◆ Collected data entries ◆
= Beginning of Section =

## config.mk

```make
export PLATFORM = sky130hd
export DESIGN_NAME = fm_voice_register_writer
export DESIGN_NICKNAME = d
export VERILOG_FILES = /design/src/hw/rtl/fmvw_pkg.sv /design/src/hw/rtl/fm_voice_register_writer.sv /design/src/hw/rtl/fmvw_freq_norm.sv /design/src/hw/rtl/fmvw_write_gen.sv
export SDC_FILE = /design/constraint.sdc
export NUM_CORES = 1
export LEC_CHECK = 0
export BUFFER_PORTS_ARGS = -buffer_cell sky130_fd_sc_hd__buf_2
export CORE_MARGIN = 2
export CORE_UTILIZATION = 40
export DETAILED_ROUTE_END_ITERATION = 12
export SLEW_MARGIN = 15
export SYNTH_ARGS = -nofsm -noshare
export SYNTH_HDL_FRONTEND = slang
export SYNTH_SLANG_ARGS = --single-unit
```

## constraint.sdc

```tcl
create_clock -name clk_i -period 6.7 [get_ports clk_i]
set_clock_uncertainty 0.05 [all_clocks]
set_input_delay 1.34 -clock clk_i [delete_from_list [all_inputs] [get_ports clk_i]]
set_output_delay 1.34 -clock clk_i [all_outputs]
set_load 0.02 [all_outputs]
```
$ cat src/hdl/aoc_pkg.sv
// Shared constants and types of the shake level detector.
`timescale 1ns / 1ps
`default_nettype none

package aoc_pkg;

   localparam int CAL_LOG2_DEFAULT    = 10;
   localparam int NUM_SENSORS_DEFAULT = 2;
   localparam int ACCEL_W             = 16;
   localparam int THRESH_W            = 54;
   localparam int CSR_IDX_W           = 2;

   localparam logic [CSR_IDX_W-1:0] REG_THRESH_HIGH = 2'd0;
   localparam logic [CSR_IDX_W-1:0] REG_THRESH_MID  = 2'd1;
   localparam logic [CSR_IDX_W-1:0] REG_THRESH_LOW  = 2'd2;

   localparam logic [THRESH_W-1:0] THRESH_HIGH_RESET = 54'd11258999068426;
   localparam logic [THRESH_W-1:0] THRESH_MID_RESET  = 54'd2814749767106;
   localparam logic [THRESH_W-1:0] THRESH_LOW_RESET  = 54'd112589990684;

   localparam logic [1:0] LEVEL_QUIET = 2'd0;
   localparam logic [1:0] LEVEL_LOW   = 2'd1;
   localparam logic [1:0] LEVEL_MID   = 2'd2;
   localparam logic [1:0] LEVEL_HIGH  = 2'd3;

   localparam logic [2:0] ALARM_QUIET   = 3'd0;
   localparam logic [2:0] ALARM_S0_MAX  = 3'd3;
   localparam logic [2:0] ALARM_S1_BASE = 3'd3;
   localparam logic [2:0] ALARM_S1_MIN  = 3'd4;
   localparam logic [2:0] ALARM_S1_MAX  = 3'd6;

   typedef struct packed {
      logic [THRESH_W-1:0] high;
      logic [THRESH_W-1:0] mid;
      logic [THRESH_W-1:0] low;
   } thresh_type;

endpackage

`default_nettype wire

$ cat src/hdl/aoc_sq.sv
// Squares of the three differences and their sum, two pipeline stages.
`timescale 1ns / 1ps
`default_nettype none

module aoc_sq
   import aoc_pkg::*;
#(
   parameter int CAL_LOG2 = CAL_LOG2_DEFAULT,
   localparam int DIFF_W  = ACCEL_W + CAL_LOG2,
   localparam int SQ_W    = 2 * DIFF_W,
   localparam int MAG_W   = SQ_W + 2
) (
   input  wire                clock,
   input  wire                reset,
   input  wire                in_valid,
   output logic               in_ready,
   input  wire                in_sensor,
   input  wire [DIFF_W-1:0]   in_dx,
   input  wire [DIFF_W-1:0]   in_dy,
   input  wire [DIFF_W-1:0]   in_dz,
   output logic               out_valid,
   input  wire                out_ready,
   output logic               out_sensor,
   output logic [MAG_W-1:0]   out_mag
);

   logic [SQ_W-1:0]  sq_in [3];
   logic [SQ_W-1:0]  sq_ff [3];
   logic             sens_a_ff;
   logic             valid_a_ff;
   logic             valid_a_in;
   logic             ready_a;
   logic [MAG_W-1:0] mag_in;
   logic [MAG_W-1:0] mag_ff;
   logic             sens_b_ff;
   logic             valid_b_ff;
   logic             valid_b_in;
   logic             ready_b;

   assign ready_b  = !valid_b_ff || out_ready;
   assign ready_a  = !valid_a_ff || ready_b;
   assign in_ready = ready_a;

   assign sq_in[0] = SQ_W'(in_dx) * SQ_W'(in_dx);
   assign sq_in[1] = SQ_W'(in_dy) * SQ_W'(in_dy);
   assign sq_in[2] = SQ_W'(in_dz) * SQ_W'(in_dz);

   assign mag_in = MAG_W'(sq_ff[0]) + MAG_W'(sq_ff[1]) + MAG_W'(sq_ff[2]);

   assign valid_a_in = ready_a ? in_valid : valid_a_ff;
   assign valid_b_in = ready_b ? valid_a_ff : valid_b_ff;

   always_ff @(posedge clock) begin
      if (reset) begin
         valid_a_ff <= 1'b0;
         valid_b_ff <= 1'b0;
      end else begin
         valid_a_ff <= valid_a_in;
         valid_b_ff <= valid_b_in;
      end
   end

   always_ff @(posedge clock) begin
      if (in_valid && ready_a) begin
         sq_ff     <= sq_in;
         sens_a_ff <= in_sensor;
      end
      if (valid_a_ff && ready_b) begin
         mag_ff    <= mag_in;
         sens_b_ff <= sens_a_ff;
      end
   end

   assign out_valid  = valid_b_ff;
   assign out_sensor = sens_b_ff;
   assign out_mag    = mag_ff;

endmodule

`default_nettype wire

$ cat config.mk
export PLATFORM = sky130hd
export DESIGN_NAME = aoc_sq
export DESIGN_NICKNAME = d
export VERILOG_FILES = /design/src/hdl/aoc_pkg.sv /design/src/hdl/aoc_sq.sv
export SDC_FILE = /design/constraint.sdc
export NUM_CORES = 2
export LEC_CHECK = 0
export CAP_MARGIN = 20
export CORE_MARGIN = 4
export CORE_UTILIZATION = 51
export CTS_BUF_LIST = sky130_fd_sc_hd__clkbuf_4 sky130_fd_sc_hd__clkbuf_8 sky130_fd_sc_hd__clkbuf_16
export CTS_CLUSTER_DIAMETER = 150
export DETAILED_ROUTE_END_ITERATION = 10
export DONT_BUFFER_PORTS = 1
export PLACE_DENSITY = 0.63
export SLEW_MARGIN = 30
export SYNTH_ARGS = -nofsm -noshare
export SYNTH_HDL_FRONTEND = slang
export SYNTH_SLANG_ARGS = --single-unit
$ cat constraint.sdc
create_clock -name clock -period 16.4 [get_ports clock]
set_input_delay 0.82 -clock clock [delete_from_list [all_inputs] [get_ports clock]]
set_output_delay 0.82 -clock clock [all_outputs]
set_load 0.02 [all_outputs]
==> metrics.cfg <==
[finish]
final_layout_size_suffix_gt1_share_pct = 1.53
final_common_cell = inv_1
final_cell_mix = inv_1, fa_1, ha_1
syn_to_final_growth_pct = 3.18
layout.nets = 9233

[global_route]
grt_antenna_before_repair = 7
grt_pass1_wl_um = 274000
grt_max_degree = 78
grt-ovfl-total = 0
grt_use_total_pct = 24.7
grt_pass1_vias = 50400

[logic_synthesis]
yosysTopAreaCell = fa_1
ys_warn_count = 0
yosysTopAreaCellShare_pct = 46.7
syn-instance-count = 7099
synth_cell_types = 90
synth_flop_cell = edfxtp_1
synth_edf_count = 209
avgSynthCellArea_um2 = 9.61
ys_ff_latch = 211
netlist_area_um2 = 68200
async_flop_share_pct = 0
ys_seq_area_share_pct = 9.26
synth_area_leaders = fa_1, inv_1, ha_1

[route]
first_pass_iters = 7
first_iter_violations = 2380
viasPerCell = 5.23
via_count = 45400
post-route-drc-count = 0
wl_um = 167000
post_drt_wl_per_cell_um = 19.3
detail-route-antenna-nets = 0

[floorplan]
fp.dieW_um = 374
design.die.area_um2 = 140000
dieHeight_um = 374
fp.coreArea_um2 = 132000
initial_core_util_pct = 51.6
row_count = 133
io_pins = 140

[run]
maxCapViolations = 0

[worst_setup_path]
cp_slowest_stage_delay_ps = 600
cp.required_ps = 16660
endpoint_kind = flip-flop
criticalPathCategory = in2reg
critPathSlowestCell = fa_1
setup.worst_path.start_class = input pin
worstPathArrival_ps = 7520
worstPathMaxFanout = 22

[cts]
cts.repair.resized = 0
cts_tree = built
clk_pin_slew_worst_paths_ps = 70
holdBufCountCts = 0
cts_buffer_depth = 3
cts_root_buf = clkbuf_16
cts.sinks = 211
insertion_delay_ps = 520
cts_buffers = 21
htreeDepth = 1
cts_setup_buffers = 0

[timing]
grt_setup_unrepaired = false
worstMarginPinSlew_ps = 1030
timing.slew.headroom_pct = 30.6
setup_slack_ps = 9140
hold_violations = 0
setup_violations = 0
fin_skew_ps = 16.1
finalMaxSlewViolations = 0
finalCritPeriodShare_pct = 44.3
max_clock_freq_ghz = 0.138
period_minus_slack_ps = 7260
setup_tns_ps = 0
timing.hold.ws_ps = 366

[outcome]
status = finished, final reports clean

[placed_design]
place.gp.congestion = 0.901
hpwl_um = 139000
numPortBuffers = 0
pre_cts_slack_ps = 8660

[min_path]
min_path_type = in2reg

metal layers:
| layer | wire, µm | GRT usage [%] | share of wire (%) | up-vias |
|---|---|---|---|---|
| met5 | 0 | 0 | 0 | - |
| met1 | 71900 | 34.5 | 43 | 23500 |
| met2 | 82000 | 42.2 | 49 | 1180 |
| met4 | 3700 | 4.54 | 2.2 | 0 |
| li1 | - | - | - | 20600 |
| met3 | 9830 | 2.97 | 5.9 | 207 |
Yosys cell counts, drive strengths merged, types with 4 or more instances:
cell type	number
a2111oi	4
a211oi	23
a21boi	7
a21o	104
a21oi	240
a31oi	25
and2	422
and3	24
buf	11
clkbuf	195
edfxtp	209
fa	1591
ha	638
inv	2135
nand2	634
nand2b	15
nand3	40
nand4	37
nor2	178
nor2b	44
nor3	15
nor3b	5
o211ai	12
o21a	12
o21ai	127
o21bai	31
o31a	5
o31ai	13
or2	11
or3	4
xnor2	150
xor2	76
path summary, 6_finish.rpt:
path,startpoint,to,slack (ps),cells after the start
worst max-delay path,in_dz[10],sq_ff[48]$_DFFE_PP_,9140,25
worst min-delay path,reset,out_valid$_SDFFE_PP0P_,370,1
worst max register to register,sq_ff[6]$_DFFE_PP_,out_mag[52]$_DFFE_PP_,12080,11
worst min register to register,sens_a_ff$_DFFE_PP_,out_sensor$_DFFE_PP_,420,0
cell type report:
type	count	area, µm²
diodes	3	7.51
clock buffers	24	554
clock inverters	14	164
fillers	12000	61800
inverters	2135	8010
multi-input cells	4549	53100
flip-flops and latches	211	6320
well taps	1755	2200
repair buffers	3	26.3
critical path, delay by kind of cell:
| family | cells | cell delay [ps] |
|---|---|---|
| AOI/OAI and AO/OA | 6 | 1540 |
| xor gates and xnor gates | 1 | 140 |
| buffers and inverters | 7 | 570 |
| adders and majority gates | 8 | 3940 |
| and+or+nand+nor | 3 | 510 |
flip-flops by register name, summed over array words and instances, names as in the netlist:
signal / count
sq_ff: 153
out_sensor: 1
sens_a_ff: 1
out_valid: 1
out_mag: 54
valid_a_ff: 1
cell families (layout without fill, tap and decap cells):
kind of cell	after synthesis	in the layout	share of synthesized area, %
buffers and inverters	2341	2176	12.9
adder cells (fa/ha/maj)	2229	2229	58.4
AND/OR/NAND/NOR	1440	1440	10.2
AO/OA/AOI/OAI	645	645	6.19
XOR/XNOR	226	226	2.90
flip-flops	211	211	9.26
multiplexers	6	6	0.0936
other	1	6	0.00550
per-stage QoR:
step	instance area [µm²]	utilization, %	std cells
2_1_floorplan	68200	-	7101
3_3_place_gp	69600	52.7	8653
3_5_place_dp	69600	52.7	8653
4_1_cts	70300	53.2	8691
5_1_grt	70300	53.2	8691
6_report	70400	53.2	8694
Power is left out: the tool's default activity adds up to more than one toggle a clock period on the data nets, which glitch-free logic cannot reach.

= End of Section =

◆ INSTRUCTIONS TO FOLLOW ◆
What do the lines above say from the one containing "fin_skew_ps = 16.1" down to the one containing "path,startpoint,to,slack (ps),cells after"? Return them exactly, both end lines included, and only them.

◆ YOUR SOLUTION ◆
fin_skew_ps = 16.1
finalMaxSlewViolations = 0
finalCritPeriodShare_pct = 44.3
max_clock_freq_ghz = 0.138
period_minus_slack_ps = 7260
setup_tns_ps = 0
timing.hold.ws_ps = 366

[outcome]
status = finished, final reports clean

[placed_design]
place.gp.congestion = 0.901
hpwl_um = 139000
numPortBuffers = 0
pre_cts_slack_ps = 8660

[min_path]
min_path_type = in2reg

metal layers:
| layer | wire, µm | GRT usage [%] | share of wire (%) | up-vias |
|---|---|---|---|---|
| met5 | 0 | 0 | 0 | - |
| met1 | 71900 | 34.5 | 43 | 23500 |
| met2 | 82000 | 42.2 | 49 | 1180 |
| met4 | 3700 | 4.54 | 2.2 | 0 |
| li1 | - | - | - | 20600 |
| met3 | 9830 | 2.97 | 5.9 | 207 |
Yosys cell counts, drive strengths merged, types with 4 or more instances:
cell type	number
a2111oi	4
a211oi	23
a21boi	7
a21o	104
a21oi	240
a31oi	25
and2	422
and3	24
buf	11
clkbuf	195
edfxtp	209
fa	1591
ha	638
inv	2135
nand2	634
nand2b	15
nand3	40
nand4	37
nor2	178
nor2b	44
nor3	15
nor3b	5
o211ai	12
o21a	12
o21ai	127
o21bai	31
o31a	5
o31ai	13
or2	11
or3	4
xnor2	150
xor2	76
path summary, 6_finish.rpt:
path,startpoint,to,slack (ps),cells after the start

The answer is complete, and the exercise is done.